Seit 1. Juni ist das Werbeabgabengesetz 2000 in Kraft, es
folgte dem Anzeigenabgabengesetz nach. Mussten Verlage, Rundfunkveranstalter und Außenwerber vor der Reform Anzeigen-
bzw. Ankündigungsabgaben an die Länder und Gemeinden
entrichten, haben es die Werber nun mit einer einheitlichen Bundesabgabe zu tun. Der Bund hat nun vor, die
Ausnahmebestimmungen für gemeinnützige, mildtätige und
kirchliche Vereine und Institutionen zu eliminieren. Stemer
betont, dass das angesichts des knappen Budgets vieler
Vereine eine existenzbedrohende Belastung und unnötige administrative Bürde sei.
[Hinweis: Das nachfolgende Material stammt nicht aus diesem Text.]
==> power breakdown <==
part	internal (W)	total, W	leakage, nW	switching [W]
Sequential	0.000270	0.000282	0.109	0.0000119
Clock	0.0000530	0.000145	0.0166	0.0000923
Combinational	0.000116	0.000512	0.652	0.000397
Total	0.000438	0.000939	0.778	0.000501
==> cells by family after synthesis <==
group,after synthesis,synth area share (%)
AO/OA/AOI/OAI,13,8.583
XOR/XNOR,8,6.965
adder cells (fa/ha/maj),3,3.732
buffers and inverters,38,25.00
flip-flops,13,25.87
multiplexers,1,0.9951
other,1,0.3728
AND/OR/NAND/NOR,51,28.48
Außerdem werde ehrenamtliche
Tätigkeit damit gleichsam bestraft.

Dies lehnt Gesetzgebungslandesrat Stemer in seiner
Stellungnahme an Bundeskanzler und Finanzminister entschieden
ab und verlangt eindringlich, dass die Ausnahmebestimmungen
für die genannten Vereine und Institutionen erhalten bleiben. Abgelehnt wird von Landesrat Stemer auch die Vorgangsweise
des Bundes in diesem Begutachtungsverfahren. Stemer: "Die
Länder in das Begutachtungsverfahren nicht miteinzubeziehen
und nicht einmal mehr anzuhören ist außergewöhnlich."